La peculiar relación de Álex y Lola duró casi lo mismo que el segundo de bachillerato del curso 78 - 79, al final del cual los padres de Álex le regalaron un reloj calculadora —el último grito en relojes de la época— por la colección de notables que había ido acumulando su vástago. Notable en Matemáticas, notable en Literatura, notable en Física y Química…

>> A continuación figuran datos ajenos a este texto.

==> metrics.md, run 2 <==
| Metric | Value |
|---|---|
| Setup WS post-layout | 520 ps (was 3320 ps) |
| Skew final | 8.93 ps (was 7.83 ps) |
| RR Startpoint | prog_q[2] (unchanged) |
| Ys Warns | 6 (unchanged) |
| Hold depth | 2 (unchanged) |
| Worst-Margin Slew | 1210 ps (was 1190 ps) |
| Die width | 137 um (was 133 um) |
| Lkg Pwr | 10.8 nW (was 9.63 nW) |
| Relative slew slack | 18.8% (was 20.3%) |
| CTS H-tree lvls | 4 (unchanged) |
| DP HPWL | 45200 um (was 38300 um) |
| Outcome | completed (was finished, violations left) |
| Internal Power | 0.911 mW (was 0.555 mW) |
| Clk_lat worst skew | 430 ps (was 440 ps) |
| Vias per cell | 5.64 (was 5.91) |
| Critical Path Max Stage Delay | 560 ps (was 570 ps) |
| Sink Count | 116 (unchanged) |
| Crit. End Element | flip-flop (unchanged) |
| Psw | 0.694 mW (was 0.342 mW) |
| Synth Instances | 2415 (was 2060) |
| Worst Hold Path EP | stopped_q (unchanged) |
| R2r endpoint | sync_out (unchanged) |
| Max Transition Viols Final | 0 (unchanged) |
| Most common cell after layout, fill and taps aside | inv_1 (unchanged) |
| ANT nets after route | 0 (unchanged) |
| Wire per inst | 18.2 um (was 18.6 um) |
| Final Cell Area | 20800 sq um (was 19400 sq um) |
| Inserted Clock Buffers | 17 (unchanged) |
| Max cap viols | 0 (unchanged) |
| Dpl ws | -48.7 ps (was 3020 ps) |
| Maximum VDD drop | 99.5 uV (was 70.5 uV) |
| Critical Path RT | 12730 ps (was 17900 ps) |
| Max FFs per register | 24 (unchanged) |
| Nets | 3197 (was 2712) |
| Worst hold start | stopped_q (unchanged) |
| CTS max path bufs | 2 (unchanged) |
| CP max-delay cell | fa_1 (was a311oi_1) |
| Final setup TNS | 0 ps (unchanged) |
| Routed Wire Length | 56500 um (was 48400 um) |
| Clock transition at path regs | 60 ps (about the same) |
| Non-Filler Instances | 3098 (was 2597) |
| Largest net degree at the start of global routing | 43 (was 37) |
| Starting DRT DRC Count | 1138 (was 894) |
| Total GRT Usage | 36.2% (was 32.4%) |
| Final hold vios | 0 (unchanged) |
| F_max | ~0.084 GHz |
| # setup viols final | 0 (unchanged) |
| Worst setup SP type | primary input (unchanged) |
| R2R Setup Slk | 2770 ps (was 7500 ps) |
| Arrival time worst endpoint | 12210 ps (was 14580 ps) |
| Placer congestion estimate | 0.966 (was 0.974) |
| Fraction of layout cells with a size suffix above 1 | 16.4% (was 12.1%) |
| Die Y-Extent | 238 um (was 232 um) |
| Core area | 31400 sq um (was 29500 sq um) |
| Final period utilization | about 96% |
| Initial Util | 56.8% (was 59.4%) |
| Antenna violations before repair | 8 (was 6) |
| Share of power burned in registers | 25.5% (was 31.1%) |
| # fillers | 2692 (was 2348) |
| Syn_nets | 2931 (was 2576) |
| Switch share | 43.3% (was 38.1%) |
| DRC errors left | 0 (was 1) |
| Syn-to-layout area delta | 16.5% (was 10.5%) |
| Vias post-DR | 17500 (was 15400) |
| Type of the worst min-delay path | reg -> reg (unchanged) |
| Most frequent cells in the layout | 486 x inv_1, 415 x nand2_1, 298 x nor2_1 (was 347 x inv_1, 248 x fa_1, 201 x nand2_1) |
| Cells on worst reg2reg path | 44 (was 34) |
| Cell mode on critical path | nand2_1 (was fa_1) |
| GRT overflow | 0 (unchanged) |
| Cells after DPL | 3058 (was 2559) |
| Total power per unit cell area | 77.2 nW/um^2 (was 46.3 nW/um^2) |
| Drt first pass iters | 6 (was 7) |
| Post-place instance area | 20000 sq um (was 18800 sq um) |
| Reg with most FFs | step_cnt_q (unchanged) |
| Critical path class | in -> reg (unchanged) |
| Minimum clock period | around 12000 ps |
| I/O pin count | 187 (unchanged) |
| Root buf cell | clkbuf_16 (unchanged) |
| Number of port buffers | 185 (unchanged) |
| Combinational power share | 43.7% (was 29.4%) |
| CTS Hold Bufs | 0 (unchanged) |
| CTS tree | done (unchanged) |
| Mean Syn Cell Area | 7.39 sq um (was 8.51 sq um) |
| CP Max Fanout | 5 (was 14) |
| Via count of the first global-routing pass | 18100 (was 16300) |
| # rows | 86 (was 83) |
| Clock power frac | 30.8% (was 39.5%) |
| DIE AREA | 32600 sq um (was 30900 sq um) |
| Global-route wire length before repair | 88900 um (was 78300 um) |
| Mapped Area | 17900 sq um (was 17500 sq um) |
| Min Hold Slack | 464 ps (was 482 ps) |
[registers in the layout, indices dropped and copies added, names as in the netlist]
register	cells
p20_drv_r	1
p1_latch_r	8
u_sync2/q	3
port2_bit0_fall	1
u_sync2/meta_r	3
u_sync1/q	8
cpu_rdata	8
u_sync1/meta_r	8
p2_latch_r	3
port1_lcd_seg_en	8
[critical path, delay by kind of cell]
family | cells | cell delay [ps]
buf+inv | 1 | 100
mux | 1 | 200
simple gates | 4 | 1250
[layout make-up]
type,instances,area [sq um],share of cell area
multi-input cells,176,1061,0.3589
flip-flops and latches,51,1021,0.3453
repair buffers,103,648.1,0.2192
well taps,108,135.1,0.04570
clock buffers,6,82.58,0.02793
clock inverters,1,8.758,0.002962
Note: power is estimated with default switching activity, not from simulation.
**src/hw/pxc_map.svh**
```systemverilog
// Offsets, field positions, reset values and widths for the block
`ifndef PXC_MAP_SVH
`define PXC_MAP_SVH

// Register address in the vendor management space
`define PXC_EXT_CTRL_ADDR 16'h8002

// Field positions
`define PXC_PREC_BIT 15
`define PXC_MII_SUPP_BIT 11
`define PXC_COORD_OVR_BIT 1
`define PXC_COORD_ROLE_BIT 0

// Reset values of the fields
`define PXC_PREC_RST 1'h0
`define PXC_MII_SUPP_RST 1'h1
`define PXC_COORD_OVR_RST 1'h0
`define PXC_COORD_ROLE_RST 1'h0

// Widths
`define PXC_DATA_W 16
`define PXC_ID_W 8

`endif

```
**src/hw/pxc_pkg.sv**
```systemverilog
// Types shared by the extension control block
package pxc_pkg;

  // Software-visible control fields of the extension register
  typedef struct packed {
    logic prec_en;
    logic mii_supp;
    logic coord_ovr;
    logic coord_role;
  } pxc_ctrl_t;

  // PLCA indications travelling between the internal RS and the MII
  typedef struct packed {
    logic beacon;
    logic commit;
  } pxc_ind_t;

endpackage : pxc_pkg

```
**src/hw/pxc_ext_ctrl.sv**
```systemverilog
// PLCA extension control: register, precedence, MII gating, role select
`timescale 1ns/10ps
`include "pxc_map.svh"
// Notes on behaviour
// - Bit 15 enables precedence mode, resets zero
// - Precedence mode ends cycle after each packet
// - Lowest node ID always wins under precedence
// - Bit 11 suppresses MII extensions while internal PLCA is off, resets one
// - Bit 1 override: role follows select bit
// - Without override, coordinator exactly when ID zero
// - Bit 0 selects coordinator, resets zero
// - Override ignores node ID for role
module pxc_ext_ctrl
  import pxc_pkg::*;
(
  // Clock, reset, enable
  input wire logic mclk,
  input wire logic rst_n,
  input wire logic ce,
  // Management register access
  input wire logic reg_wr,
  input wire logic reg_rd,
  input wire logic [15:0] reg_addr,
  input wire logic [`PXC_DATA_W-1:0] reg_wdata,
  output logic [`PXC_DATA_W-1:0] reg_rdata,
  output logic reg_hit,
  // PLCA configuration and status from the RS
  input wire logic plca_en,
  input wire logic [`PXC_ID_W-1:0] local_id,
  input wire logic [`PXC_ID_W-1:0] cur_to_id,
  input wire logic pkt_done,
  // Role and arbitration results to the RS
  output logic coordinator,
  output logic cycle_restart,
  output logic prec_grant,
  // Indications between internal RS and the MII
  input wire pxc_ind_t rs_ind,
  input wire pxc_ind_t mii_ind,
  output pxc_ind_t to_mii,
  output pxc_ind_t to_rs
);

  // Stored fields, one flop each, gathered into the carrier struct
  logic prec_r;
  logic supp_r;
  logic ovr_r;
  logic role_r;
  pxc_ctrl_t ctrl;

  // Decode and access strobes
  logic addr_ok;
  logic wr_stb;
  logic rd_stb;
  logic any_stb;

  // Next values of the registered outputs, with the pass and own-ID terms they use
  logic [`PXC_DATA_W-1:0] rdata_nxt;
  logic role_nxt;
  logic restart_nxt;
  logic grant_nxt;
  logic ind_pass;
  logic at_own_id;
  pxc_ind_t to_mii_nxt;
  pxc_ind_t to_rs_nxt;

  // Address decode; every other offset is refused with no side effect
  always_comb begin
    if (reg_addr == `PXC_EXT_CTRL_ADDR) begin
      addr_ok = 1'b1;
    end else begin
      addr_ok = 1'b0;
    end
  end

  // Strobes are gated by the enable so a frozen block takes no access
  assign wr_stb = ce && reg_wr && addr_ok;
  assign rd_stb = ce && reg_rd && addr_ok;
  assign any_stb = wr_stb || rd_stb;

  // Precedence enable; off after reset so standard arbitration runs
  always_ff @(posedge mclk) begin
    if (!rst_n) begin
      prec_r <= `PXC_PREC_RST;
    end else if (wr_stb) begin
      prec_r <= reg_wdata[`PXC_PREC_BIT];
    end
  end

  // Extension suppress; set after reset so a plain MAC sees no commands while internal PLCA is off
  always_ff @(posedge mclk) begin
    if (!rst_n) begin
      supp_r <= `PXC_MII_SUPP_RST;
    end else if (wr_stb) begin
      supp_r <= reg_wdata[`PXC_MII_SUPP_BIT];
    end
  end

  // Coordinator override; clear after reset so the node ID decides
  always_ff @(posedge mclk) begin
    if (!rst_n) begin
      ovr_r <= `PXC_COORD_OVR_RST;
    end else if (wr_stb) begin
      ovr_r <= reg_wdata[`PXC_COORD_OVR_BIT];
    end
  end

  // Role select; only consulted while the override is set
  always_ff @(posedge mclk) begin
    if (!rst_n) begin
      role_r <= `PXC_COORD_ROLE_RST;
    end else if (wr_stb) begin
      role_r <= reg_wdata[`PXC_COORD_ROLE_BIT];
    end
  end

  // Fields in one carrier for the logic below
  assign ctrl.prec_en = prec_r;
  assign ctrl.mii_supp = supp_r;
  assign ctrl.coord_ovr = ovr_r;
  assign ctrl.coord_role = role_r;

  // Read word; unused bits are tied low, so writes to them are lost
  always_comb begin
    rdata_nxt = '0;
    if (rd_stb) begin
      rdata_nxt[`PXC_PREC_BIT] = ctrl.prec_en;
      rdata_nxt[`PXC_MII_SUPP_BIT] = ctrl.mii_supp;
      rdata_nxt[`PXC_COORD_OVR_BIT] = ctrl.coord_ovr;
      rdata_nxt[`PXC_COORD_ROLE_BIT] = ctrl.coord_role;
    end
  end

  // Read data stands one cycle and then returns to zero
  always_ff @(posedge mclk) begin
    if (!rst_n) begin
      reg_rdata <= '0;
    end else if (ce) begin
      reg_rdata <= rdata_nxt;
    end
  end

  // Hit flags any access to the mapped offset, write or read
  always_ff @(posedge mclk) begin
    if (!rst_n) begin
      reg_hit <= 1'b0;
    end else if (ce) begin
      reg_hit <= any_stb;
    end
  end

  // Role: override takes the select bit, else node ID zero decides
  always_comb begin
    if (ctrl.coord_ovr) begin
      role_nxt = ctrl.coord_role;
    end else begin
      role_nxt = (local_id == 8'h00);
    end
  end

  // Role is registered, so the RS sees a field write one cycle after the field takes it
  always_ff @(posedge mclk) begin
    if (!rst_n) begin
      coordinator <= 1'b0;
    end else if (ce) begin
      coordinator <= role_nxt;
    end
  end

  // Precedence ends the cycle after every packet sent or received; the
  // restart pulse sends the RS back to the lowest node ID. Peers on
  // standard PLCA will not follow it, so mixed segments misbehave.
  always_comb begin
    restart_nxt = 1'b0;
    if (ctrl.prec_en && plca_en) begin
      restart_nxt = pkt_done;
    end
  end

  // Restart stands one cycle for each packet end
  always_ff @(posedge mclk) begin
    if (!rst_n) begin
      cycle_restart <= 1'b0;
    end else if (ce) begin
      cycle_restart <= restart_nxt;
    end
  end

  // Opportunity has reached our own node ID
  assign at_own_id = (cur_to_id == local_id);

  // Every cycle restarts from zero, so a busy low ID keeps winning and
  // higher IDs may starve; that is the price of strict precedence
  always_comb begin
    grant_nxt = 1'b0;
    if (ctrl.prec_en && plca_en && !pkt_done) begin
      grant_nxt = at_own_id;
    end
  end

  // Grant is withheld in the cycle of a packet end, as a restart follows
  always_ff @(posedge mclk) begin
    if (!rst_n) begin
      prec_grant <= 1'b0;
    end else if (ce) begin
      prec_grant <= grant_nxt;
    end
  end

  // Indications pass while internal PLCA runs or suppression is off
  assign ind_pass = plca_en || !ctrl.mii_supp;

  // Towards the MII: a plain MAC must not see commands it cannot decode
  always_comb begin
    to_mii_nxt = '0;
    if (ind_pass) begin
      to_mii_nxt = rs_ind;
    end
  end

  // From the MII: stray codes from a plain MAC must not reach the RS
  always_comb begin
    to_rs_nxt = '0;
    if (ind_pass) begin
      to_rs_nxt = mii_ind;
    end
  end

  // Indication towards the MII, one cycle behind the RS
  always_ff @(posedge mclk) begin
    if (!rst_n) begin
      to_mii <= '0;
    end else if (ce) begin
      to_mii <= to_mii_nxt;
    end
  end

  // Indication towards the RS, one cycle behind the MII
  always_ff @(posedge mclk) begin
    if (!rst_n) begin
      to_rs <= '0;
    end else if (ce) begin
      to_rs <= to_rs_nxt;
    end
  end

endmodule : pxc_ext_ctrl

```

—En dibujo ponme un suficiente —le indicó Álex a Lola—. Nunca se me ha dado bien. Mis padres podrían sospechar.
—En gimnasia supongo que un sobresaliente.
—La duda ofende…
—¿Religión?
—Un notable está bien.
—Dos sobresalientes, seis notables, un bien y el suficiente de dibujo. —Lola le dio a Álex el boletín falsificado—. ¿Te parecen buenas notas?
—Perfectas. ¿Ponemos la película?
A Álex le apasionaba ver las películas proyectadas en la pared de la casa de Lola. Caló tan hondo en él el ritual y la atmósfera del Súper 8 (apagar luces y bajar persianas, la imagen enorme, las partículas de polvo flotando en el haz de luz que emanaba del objetivo, el ruido de las bobinas), que cuando a principios de los ochenta el vídeo arraigó en España mandando al altillo latas y proyectores, Solsona se prometió a sí mismo que, como muestra de lealtad al Súper 8, no tendría un vídeo jamás, promesa que incumpliría adquiriendo un Sony Betamax en las rebajas de enero del 84.
Además de algunos grandes clásicos del cine que, difícilmente, uno se muere sin haber visto, las películas que más le interesaban eran todas aquellas de serie B de marcada estética setentera protagonizadas por atracadores de bancos, policías rebeldes que no acataban ni una sola orden de sus superiores, cazadores de recompensas solitarios que vivían al margen de la ley, estafadores de todo tipo, chicas espectaculares que acababan besando al protagonista y enseñaban mucha pierna, persecuciones de bajo presupuesto donde los coches se salían de la vía pero casi nunca explotaban… Solsona se empachó de ver películas de ese corte en una edad en la que la personalidad es tremendamente moldeable.